Online Book Reader

Home Category

FDR - Jean Edward Smith [48]

By Root 1657 0
Murphy settled on State Supreme Court justice James Aloysius O’Gorman, a former Tammany sachem (underboss) and longtime president of the Friendly Sons of St. Patrick. O’Gorman had been on the bench for ten years and his reputation for integrity was unassailable. Unlike Sheehan and Shepard, he had no ties to the corporate world or big business. Yet he was far more a creature of Tammany than Sheehan had ever been. He would be hard for the rebels to accept, but even harder for them to reject.

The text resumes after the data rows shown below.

**config.mk**
```make
export PLATFORM = sky130hd
export DESIGN_NAME = bf3_lane
export DESIGN_NICKNAME = d
export VERILOG_FILES = /design/src/bf3_pkg.sv /design/src/bf3_lane.sv
export SDC_FILE = /design/constraint.sdc
export NUM_CORES = 1
export LEC_CHECK = 0
export BUFFER_PORTS_ARGS = -buffer_cell sky130_fd_sc_hd__buf_2
export CAP_MARGIN = 5
export CELL_PAD_IN_SITES_DETAIL_PLACEMENT = 1
export CELL_PAD_IN_SITES_GLOBAL_PLACEMENT = 1
export CORE_UTILIZATION = 48
export CTS_CLUSTER_SIZE = 30
export DETAILED_ROUTE_END_ITERATION = 6
export HOLD_SLACK_MARGIN = 0.1
export MAX_ROUTING_LAYER = met4
export PLACE_DENSITY = 0.87
export RECOVER_POWER = 25
export SLEW_MARGIN = 20
export SYNTH_ARGS = -nofsm -noshare
export SYNTH_HDL_FRONTEND = slang
export SYNTH_SLANG_ARGS = --single-unit
```
**constraint.sdc**
```tcl
create_clock -name clk -period 6.6 [get_ports clk]
set_input_delay 1.32 -clock clk [delete_from_list [all_inputs] [get_ports clk]]
set_output_delay 1.32 -clock clk [all_outputs]
set_load 0.02 [all_outputs]
```
**src/bf3_pkg.sv**
```systemverilog
// ----------------------------------------------------------------------------
// bf3_pkg: shared definitions for the 3x3 box filter
// Sample widths, configuration register map, divide-by-nine constants and
// the types passed between the filter lanes and the result merge stage.
// ----------------------------------------------------------------------------
package bf3_pkg;

    // Sample geometry and build-time defaults.
    localparam int SAMPLE_BITS  = 8;
    localparam int IO_CHANNELS  = 3;
    localparam int MAX_WIDTH_DEF = 2048;
    localparam int CHANNELS_DEF  = 3;
    localparam int WINDOW_TAPS   = 9;
    localparam int MIN_WIDTH     = 2;

    // Configuration port.
    localparam int CFG_INDEX_BITS     = 2;
    localparam int CFG_DATA_BITS      = 13;
    localparam int IMAGE_WIDTH_BITS   = 12;
    localparam int CHANNEL_COUNT_BITS = 2;

    localparam logic [CFG_INDEX_BITS-1:0] REG_IMAGE_WIDTH   = 2'd0;
    localparam logic [CFG_INDEX_BITS-1:0] REG_IMAGE_HEIGHT  = 2'd1;
    localparam logic [CFG_INDEX_BITS-1:0] REG_CHANNEL_COUNT = 2'd2;

    localparam logic [IMAGE_WIDTH_BITS-1:0]   IMAGE_WIDTH_RESET   = 12'd2048;
    localparam logic [CHANNEL_COUNT_BITS-1:0] CHANNEL_COUNT_RESET = 2'd3;

    // Window sum of nine samples and its reciprocal multiply. The reciprocal
    // is rounded up, which gives the exact floor for any sum below 32768.
    localparam int SUM_BITS    = SAMPLE_BITS + 4;
    localparam int RECIP_SHIFT = 16;
    localparam int RECIP_BITS  = 13;
    localparam int PROD_BITS   = SUM_BITS + RECIP_BITS;
    localparam logic [RECIP_BITS-1:0] RECIP_9 =
        RECIP_BITS'((1 << RECIP_SHIFT) / WINDOW_TAPS + 1);

    // One sample per output channel.
    typedef logic [IO_CHANNELS-1:0][SAMPLE_BITS-1:0] bf3_io_pix_t;

    // Control that travels with a result pair.
    typedef struct packed {
        logic two;   // the item produced two results
        logic eoi;   // the second result is the bottom-right pixel
    } bf3_meta_t;

endpackage

```
**src/bf3_lane.sv**
```systemverilog
// ----------------------------------------------------------------------------
// bf3_lane: one channel of the 3x3 box filter
// Sums the two windows of a result pair, registers the sums and divides
// each by nine with a reciprocal multiply.
// ----------------------------------------------------------------------------
module bf3_lane import bf3_pkg::*; (
    input  logic                        clk,
    input  logic                        load,
    input  logic                        active,
    input  logic [2:0][SAMPLE_BITS-1:0] left,
    input  logic [2:0][SAMPLE_BITS-1:0] centre,
    input  logic [2:0][SAMPLE_BITS-1:0] right,
    output logic [SAMPLE_BITS-1:0]      quot_a,
    output logic [SAMPLE_BITS-1:0]      quot_b
);

    logic [SUM_BITS-1:0]  col_l, col_c, col_r;
    logic [SUM_BITS-1:0]  sum_a, sum_b;
    logic [SUM_BITS-1:0]  sum_a_reg, sum_b_reg;
    logic [PROD_BITS-1:0] prod_a, prod_b;

    always_comb
    begin
        col_l = SUM_BITS'(left[0])   + SUM_BITS'(left[1])   + SUM_BITS'(left[2]);
        col_c = SUM_BITS'(centre[0]) + SUM_BITS'(centre[1]) + SUM_BITS'(centre[2]);
        col_r = SUM_BITS'(right[0])  + SUM_BITS'(right[1])  + SUM_BITS'(right[2]);
        sum_a = col_l + col_c + col_r;
        // The second window of a pair repeats the right column.
        sum_b = col_c + (col_r << 1);
    end

    always_ff @(posedge clk)
    begin
        if (load)
        begin
            sum_a_reg <= active ? sum_a : '0;
            sum_b_reg <= active ? sum_b : '0;
        end
    end

    assign prod_a = PROD_BITS'(sum_a_reg) * PROD_BITS'(RECIP_9);
    assign prod_b = PROD_BITS'(sum_b_reg) * PROD_BITS'(RECIP_9);
    assign quot_a = prod_a[RECIP_SHIFT +: SAMPLE_BITS];
    assign quot_b = prod_b[RECIP_SHIFT +: SAMPLE_BITS];

endmodule

```
=== Word level (Yosys, flattened, before mapping) ===
Index checks and enable logic that the tools add are counted.
Widths: inputs -> output; s select.

* Register bits after elaboration: 24
* Output and inout bits: 16
* Word-level logic and storage cells: 13

* $add $sub $neg: 9
* Multiply operators: 2

{| class="wikitable"
|+ Operators with widths
! cell !! count
|-
| $mul 12x12->23 const B || 2
|-
| $add 9x8->10 || 3
|-
| $add 8x8->9 || 3
|-
| $add 10x11->12 || 1
|-
| $add 11x10->12 || 1
|-
| $add 10x10->11 || 1
|}

=== Longest topological paths before layout ===
* Depth after elaboration: 4
* Mapped depth: 23

=== Worst setup path before layout ===
OpenSTA, ideal clock, no wires.

* Path kind: register -> output
* Start: reg sum_a_reg[3]
* End: out quot_a[7]
* Arrival time: 4715 ps
* Required time: 5280 ps
* Setup slack: 565 ps
* Cell stages (with the launch flop): 20
* Path buffers: 1
* Path through: edfxtp_1 -> fa_1 -> ha_1 -> inv_1 -> fa_1 -> inv_1 -> fa_1 -> inv_1 -> fa_1 -> inv_1 -> ha_1 -> a21oi_1 -> nand3_1 -> o311ai_1 -> a2111o_1 -> nand3_1 -> o22ai_1 -> o21bai_1 -> xnor2_1 -> buf_4

* Cells in the longest elaborated chain, start to end: 1

{| class="wikitable"
|+ RTL lines
! element !! RTL line !! source
|-
| start, declared || bf3_lane.sv:19 || <nowiki>logic [SUM_BITS-1:0] sum_a_reg, sum_b_reg;</nowiki>
|-
| start signal, assigned || bf3_lane.sv:36 || <nowiki>sum_a_reg <= active ? sum_a : '0;</nowiki>
|-
| $mul 12x12->23 || bf3_lane.sv:41 || <nowiki>assign prod_a = PROD_BITS'(sum_a_reg) * PROD_BITS'(RECIP_9);</nowiki>
|-
| end, declared || bf3_lane.sv:13 || <nowiki>output logic [SAMPLE_BITS-1:0] quot_a,</nowiki>
|}

Every way passes these cells.

=== Worst setup path in the final report ===
* Start: reg sum_a_reg[2]
* End: out quot_a[7]

The elaborated chain is that of the path after synthesis.

==> flow_metrics.tcl <==
set metrics [dict create \
    outcome "complete, but fails checks" \
    violations "capacitance limit, slew limit, setup timing" \
    critical_path_class "reg -> out" \
    grt_max_degree 25 \
    setup_violations 3 \
    core-area_um2 14530 \
    cts_sinks 24 \
    first_pass_iters 5 \
    synth.area.mux_share_pct 0 \
    holdCritPathClass "in -> reg" \
    synth-compound-area-share_pct 7.417 \
    max_freq_mhz 148.9 \
    hpwl_um 16320 \
    synth_xor_area_share_pct 5.602 \
    wl_um 22300 \
    whs_ns 1.468 \
    h-tree-depth 1 \
    grt_setup_unrepaired "yes" \
    initial_core_util_pct 49.33 \
    maxCapViolations 1 \
    ys_warn_count 0 \
    dpl_cell_area_um2 7734 \
    grt_pass1_wl_um 32800 \
    die_h_um 124.2 \
    final_cell_mix "185 x inv_1, 164 x ha_1, 100 x fa_1" \
    ys.flop_type "edfxtp_1" \
    synth_top_family_by_area "adder cells" \
    cp-start-kind "flip-flop" \
    first_iter_violations 398 \
    seq_area_frac_synth_pct 10.05 \
    num_antenna_cells 0 \
    grt_usage_pct 28.01 \
    first_global_vias 6502 \
    synthAdderAreaFrac_pct 58.81 \
    fin_util_pct 57.17 \
    overflow 0 \
    cts_hold_buf 0 \
    final_common_cell "inv_1" \
    worstPathRequired_ns 5.28 \
    max-slew-margin-rel_pct -3.223 \
    wl_per_cell_um 21.82 \
    cts_tree "done" \
    syn_area_per_cell_um2 9.848 \
    fin_crit_sh_pct 101.8 \
    synth_cells 728 \
    synth-simple-area-share_pct 6.335 \
    synthArstFlopShare_pct 0 \
    routed_via_density 5.586 \
    drc 0 \
    path_max_fanout 3 \
    synth_cell_types 46 \
    final_max_slew_viol_count 25 \
    setup_ws_ns -0.1156 \
    tightest_slew_ns 1.548 \
    layout.nets 1188 \
    die_area_um2 15430 \
    finalInstanceArea_um2 8309 \
    root_buffer "clkbuf_16" \
    antenna_found_initial 0 \
    gp_congestion 0.8818 \
    timing_hold_violations_final 0 \
    synth_area_um2 7169 \
    die_w_um 124.2 \
    post-route-min-period_ns 6.716 \
    drive_gt1_share_pct 20.53 \
    cp_data_arrival_time_ns 5.40 \
    num_io_pins 91 \
    ant_nets 0 \
    cts_made_buffers 3 \
    clk_pin_slew_ns 0.08 \
    cp-end-kind "output port" \
    port_buffers 90 \
    rows 44 \
    synth_edf_count 24 \
    syn_to_final_growth_pct 15.90 \
    ys_seq_elements 24 \
    clockBufferDepth 2 \
    syn-num-nets 1077 \
    vias 5709 \
]
worst max-delay path, cell delays in order, from the launching register on:
cell and delay, ns:
edfxtp_1 0.52, inv_2 0.14, fa_1 0.42, inv_1 0.10, ha_1 0.18, inv_1 0.07
fa_1 0.55, inv_2 0.07, fa_1 0.57, inv_2 0.06, fa_1 0.55, inv_2 0.06
ha_4 0.29, o21ai_2 0.06, a21oi_2 0.21, o311ai_4 0.14, a2111o_1 0.40, nand3_2 0.09
o22ai_2 0.08, o21bai_1 0.20, xnor2_1 0.17, buf_4 0.18
stage by stage:
stage          setup WS (ns)  TNS (ns)  cells
4_1_cts             0.005395         0   1003
2_1_floorplan         0.5654         0    728
3_5_place_dp        -0.04383  -0.04383    986
5_1_grt              -0.2067   -0.9605   1022
3_3_place_gp          0.2789         0    986
6_report             -0.1156   -0.2120   1022
cell type report:
class,count,area (µm²)
sequential,24,720.7
multi-input combinational,495,5822
fill,1663,6225
tap,184,230.2
clock buffer,3,75.07
inverter,192,720.7
clock inverter,1,30.03
timing repair buffer,123,710.7
per-layer routing:
layer	part of all wire [%]	GRT usage, %	vias up
li1	-	-	2537
met1	37	29.42	2841
met2	53	52.62	233
met3	3.9	2.414	98
met4	5.5	12.83	0
met5	0	-	-
synth_stat cells (2+ instances only):
master | count | area share, %
inv_1 | 191 | 10
ha_1 | 172 | 30
fa_1 | 102 | 28
nor2_1 | 33 | 1.7
xnor2_1 | 31 | 3.8
a21oi_1 | 26 | 1.8
edfxtp_1 | 24 | 10
buf_4 | 16 | 1.7
nand2_1 | 14 | 0.73
o21ai_0 | 14 | 0.98
xor2_1 | 13 | 1.6
a21o_1 | 11 | 1.2
nor3_1 | 11 | 0.77
nand3_1 | 8 | 0.56
and2_1 | 5 | 0.44
nand2b_1 | 5 | 0.44
nand4_1 | 5 | 0.44
nor2b_1 | 5 | 0.44
or3_1 | 5 | 0.44
o21bai_1 | 4 | 0.42
a211oi_1 | 3 | 0.31
a2111o_1 | 2 | 0.31
a21boi_0 | 2 | 0.21
a31oi_1 | 2 | 0.17
maj3_2 | 2 | 0.31
o22ai_1 | 2 | 0.17
path summary, 6_finish.rpt:
check,start,endpoint,slack (ns),cells past startpoint
setup / recovery,sum_a_reg[2]$_SDFFCE_PN0P_,quot_a[7],-0.12,21
hold / removal,active,sum_b_reg[0]$_SDFFCE_PN0P_,1.47,2
cell families (layout without fill, tap and decap cells):
kind of cell | after synthesis | count (layout)
simple gates | 95 | 95
fa+ha+maj | 276 | 276
compound gates | 79 | 79
xor+xnor | 45 | 45
flops | 24 | 24
buf+inv | 209 | 319
timing repair:
action | in CTS | in global routing
setup endpoints to repair | 10 | 9
pin swaps | 12 | 30
resized for setup | 17 | 31
buffers inserted | 13 | 19
Power is left out: the tool's default activity adds up to more than one toggle a clock period on the data nets, which glitch-free logic cannot reach.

When Smith and Wagner promised there would be no reprisals, the insurgents broke ranks. A majority voted to accept O’Gorman. FDR sought to hold out, but with his troops thinning, further resistance was futile. He embraced the inevitable: “We would have taken Justice O’Gorman at the very beginning and been perfectly satisfied,” he later told the Times.85

On the afternoon of March 31, 1911, when the rebels filed into the chamber for the final vote, jubilant regulars let out a raucous cheer. There were cheers and more cheers, and then an Irish voice burst into song: the rhythmic anthem of the New York City organization: “Tam-ma-nee … Tam-ma-nee.” The regulars joined in, chorus after chorus, including the improvised

Tam-ma-nee, Tam-ma-nee

Franklin D., like Uncle “The,”

Is no match for Tam-ma-nee;

Tam-ma-nee, Tam-ma-nee

Eventually order was restored and the clerk called the roll—the sixty-fourth ballot for U.S. senator. When his name was called, Roosevelt stood to explain his vote, struggling to make himself heard above an undercurrent of hisses. “We have followed the dictates of our consciences and have done our duty as we saw it. [Hisses.] I believe that as a result the Democratic Party has taken an upward step. [Groans and hisses.] We are Democrats—not irregulars, but regulars. [Silence]. I take pleasure in casting my vote for the Honorable James A. Gorman. [Tepid applause.]”86 The results were predictable. One hundred twelve Democrats voted for O’Gorman; eighty Republicans for Depew. The insurgency was broken. All but three of the twenty-one members who had rebelled with FDR would be defeated in upcoming elections.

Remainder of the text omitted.